_TASK INSTRUCTIONS_: In the data below, find the line containing "- changing the", then set down that line and every later line up to and including the line containing "The layout from", exactly.

══════

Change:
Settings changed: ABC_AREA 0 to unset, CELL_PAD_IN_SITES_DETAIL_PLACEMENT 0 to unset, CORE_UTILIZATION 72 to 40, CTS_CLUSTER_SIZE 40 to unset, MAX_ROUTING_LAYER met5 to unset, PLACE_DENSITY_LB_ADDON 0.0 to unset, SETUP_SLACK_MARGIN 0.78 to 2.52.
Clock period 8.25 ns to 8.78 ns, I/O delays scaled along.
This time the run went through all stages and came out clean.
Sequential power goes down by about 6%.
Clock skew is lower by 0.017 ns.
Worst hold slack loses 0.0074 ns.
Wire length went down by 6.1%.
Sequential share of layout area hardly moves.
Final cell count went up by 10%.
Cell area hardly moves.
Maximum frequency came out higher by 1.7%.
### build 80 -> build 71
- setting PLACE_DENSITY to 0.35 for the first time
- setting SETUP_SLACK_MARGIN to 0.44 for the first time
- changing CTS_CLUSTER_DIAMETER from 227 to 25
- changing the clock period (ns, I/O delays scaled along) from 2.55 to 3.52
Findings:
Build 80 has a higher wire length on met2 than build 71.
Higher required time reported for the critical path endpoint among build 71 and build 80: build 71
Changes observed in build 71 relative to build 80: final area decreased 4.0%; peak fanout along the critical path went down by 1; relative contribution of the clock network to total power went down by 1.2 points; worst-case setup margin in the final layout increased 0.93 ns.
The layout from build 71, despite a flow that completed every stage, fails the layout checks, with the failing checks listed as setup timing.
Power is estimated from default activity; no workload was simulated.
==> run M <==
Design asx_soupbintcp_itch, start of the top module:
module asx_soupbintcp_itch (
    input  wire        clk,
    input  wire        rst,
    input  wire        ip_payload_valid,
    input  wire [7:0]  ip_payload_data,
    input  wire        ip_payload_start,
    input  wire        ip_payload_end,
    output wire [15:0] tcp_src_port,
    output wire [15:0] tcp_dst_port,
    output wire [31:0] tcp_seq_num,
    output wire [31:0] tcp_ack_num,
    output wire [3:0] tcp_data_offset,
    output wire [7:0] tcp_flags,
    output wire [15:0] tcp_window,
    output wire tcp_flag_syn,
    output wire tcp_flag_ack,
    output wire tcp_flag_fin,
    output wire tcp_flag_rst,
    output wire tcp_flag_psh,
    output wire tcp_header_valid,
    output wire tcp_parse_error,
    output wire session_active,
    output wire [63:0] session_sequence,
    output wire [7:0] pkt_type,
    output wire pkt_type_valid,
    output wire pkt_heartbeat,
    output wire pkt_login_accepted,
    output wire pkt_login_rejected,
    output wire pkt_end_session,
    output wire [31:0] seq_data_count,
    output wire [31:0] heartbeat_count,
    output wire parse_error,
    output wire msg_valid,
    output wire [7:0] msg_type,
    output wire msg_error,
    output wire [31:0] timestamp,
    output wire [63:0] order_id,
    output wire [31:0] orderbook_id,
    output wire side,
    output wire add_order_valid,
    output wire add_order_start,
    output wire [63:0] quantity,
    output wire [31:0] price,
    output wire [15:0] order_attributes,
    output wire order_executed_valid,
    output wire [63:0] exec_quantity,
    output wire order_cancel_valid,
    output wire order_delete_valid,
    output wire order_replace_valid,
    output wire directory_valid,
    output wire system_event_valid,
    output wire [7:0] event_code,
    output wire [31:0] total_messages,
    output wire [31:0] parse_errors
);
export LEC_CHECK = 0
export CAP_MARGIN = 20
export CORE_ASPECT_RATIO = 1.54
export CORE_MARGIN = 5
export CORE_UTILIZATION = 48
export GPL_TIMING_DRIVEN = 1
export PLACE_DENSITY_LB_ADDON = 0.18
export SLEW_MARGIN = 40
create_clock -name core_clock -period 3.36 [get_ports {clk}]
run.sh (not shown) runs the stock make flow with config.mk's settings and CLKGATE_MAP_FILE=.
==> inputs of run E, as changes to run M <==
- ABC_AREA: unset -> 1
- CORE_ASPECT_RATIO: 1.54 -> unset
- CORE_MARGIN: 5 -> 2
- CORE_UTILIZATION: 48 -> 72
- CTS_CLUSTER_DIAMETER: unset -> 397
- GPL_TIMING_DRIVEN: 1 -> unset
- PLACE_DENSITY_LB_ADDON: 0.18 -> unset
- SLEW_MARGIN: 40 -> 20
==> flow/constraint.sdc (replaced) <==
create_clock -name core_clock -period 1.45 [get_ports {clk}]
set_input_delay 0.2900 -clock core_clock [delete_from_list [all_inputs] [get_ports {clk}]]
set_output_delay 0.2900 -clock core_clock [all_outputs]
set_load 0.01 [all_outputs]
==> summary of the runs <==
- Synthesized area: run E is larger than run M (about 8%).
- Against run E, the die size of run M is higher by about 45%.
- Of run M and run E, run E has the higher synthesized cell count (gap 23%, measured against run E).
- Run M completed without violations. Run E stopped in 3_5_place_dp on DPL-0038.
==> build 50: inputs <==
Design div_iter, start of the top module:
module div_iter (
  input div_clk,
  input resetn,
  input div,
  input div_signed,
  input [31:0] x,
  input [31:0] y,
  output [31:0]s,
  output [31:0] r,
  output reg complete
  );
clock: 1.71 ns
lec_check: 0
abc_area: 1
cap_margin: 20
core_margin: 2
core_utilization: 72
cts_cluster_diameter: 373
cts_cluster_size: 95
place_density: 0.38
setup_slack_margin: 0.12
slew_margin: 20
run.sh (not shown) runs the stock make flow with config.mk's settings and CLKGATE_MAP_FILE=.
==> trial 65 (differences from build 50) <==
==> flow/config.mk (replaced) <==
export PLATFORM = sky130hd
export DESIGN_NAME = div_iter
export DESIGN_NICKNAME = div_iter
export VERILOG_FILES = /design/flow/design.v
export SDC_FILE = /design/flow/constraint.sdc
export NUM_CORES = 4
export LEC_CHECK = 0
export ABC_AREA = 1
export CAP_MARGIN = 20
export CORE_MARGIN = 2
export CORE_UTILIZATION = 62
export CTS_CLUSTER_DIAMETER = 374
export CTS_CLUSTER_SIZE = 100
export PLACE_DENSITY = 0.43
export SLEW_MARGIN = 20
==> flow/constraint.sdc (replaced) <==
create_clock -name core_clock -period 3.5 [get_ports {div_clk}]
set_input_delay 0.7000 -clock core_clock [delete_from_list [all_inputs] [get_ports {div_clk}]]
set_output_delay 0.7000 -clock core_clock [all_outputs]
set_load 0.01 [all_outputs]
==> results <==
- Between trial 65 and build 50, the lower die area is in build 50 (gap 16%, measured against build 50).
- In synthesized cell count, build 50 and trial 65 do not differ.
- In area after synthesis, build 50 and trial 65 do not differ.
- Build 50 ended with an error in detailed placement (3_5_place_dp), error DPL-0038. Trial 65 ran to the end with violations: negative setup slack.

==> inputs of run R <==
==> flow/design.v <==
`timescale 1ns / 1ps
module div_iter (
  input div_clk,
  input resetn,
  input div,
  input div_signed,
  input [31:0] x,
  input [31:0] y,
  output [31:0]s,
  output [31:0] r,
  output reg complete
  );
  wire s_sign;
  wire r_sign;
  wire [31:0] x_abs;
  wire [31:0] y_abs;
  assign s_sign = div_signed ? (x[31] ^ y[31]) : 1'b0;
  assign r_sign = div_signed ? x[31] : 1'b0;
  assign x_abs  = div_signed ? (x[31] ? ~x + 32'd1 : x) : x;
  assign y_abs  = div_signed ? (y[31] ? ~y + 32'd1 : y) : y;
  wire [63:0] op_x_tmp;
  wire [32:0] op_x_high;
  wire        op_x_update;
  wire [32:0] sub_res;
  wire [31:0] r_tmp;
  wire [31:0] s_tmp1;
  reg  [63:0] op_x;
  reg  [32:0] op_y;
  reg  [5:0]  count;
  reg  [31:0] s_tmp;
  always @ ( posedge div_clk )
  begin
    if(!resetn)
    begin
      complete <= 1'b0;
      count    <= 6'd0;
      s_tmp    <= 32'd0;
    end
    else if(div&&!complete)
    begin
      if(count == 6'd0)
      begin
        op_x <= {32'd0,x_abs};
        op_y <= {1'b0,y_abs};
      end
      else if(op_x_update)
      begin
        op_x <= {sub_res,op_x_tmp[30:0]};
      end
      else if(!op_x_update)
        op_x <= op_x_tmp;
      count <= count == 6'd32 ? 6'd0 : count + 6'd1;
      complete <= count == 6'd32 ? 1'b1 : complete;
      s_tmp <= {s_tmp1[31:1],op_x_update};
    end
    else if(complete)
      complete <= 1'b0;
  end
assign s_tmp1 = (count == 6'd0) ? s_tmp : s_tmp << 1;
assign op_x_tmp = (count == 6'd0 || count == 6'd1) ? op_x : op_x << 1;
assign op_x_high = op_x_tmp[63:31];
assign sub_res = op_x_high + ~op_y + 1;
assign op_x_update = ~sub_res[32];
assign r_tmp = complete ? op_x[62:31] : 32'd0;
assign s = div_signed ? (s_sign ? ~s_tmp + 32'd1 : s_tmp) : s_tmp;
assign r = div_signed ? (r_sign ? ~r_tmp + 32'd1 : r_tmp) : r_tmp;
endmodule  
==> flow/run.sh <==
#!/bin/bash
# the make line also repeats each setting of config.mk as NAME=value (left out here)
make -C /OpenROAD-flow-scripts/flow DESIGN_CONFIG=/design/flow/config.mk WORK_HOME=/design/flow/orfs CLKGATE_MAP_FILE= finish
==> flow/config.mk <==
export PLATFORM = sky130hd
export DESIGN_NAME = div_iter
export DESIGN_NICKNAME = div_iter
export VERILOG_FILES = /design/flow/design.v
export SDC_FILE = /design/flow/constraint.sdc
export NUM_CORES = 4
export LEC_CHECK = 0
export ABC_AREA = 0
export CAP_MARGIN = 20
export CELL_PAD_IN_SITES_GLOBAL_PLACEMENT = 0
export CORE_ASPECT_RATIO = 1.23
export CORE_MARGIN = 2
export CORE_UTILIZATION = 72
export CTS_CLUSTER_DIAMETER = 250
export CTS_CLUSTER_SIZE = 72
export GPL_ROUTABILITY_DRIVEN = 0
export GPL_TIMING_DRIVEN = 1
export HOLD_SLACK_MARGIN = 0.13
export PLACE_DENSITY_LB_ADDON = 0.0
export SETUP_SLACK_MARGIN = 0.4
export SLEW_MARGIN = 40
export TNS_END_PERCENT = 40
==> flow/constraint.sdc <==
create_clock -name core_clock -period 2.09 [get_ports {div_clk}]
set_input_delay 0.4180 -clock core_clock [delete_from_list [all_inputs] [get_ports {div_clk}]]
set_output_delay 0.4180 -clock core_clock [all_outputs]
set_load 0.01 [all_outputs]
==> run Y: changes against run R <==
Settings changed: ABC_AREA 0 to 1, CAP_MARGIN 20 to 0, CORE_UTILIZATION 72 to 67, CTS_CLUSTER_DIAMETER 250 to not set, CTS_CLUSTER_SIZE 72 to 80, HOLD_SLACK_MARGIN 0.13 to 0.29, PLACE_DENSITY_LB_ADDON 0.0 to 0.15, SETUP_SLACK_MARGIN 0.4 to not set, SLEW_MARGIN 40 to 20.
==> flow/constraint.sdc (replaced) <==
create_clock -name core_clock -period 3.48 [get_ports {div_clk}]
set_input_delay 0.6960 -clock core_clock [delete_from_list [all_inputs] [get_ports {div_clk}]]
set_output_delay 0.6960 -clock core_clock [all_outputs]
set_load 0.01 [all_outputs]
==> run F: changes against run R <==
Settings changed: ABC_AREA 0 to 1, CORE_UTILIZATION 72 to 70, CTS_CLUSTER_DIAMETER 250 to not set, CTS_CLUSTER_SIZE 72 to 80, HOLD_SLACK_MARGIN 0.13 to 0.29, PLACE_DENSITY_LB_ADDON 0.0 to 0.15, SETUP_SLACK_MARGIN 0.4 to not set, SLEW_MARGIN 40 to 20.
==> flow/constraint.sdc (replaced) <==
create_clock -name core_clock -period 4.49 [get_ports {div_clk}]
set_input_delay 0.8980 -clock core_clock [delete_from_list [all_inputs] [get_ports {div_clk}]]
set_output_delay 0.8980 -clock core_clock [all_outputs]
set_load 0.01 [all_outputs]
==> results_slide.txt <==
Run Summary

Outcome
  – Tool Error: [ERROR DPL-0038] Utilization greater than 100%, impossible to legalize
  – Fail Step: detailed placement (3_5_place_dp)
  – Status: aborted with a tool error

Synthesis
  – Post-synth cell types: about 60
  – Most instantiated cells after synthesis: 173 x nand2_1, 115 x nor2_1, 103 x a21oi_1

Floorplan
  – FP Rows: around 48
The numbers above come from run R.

══════

_RESPONSE BOX_:
- changing the clock period (ns, I/O delays scaled along) from 2.55 to 3.52
Findings:
Build 80 has a higher wire length on met2 than build 71.
Higher required time reported for the critical path endpoint among build 71 and build 80: build 71
Changes observed in build 71 relative to build 80: final area decreased 4.0%; peak fanout along the critical path went down by 1; relative contribution of the clock network to total power went down by 1.2 points; worst-case setup margin in the final layout increased 0.93 ns.
The layout from build 71, despite a flow that completed every stage, fails the layout checks, with the failing checks listed as setup timing.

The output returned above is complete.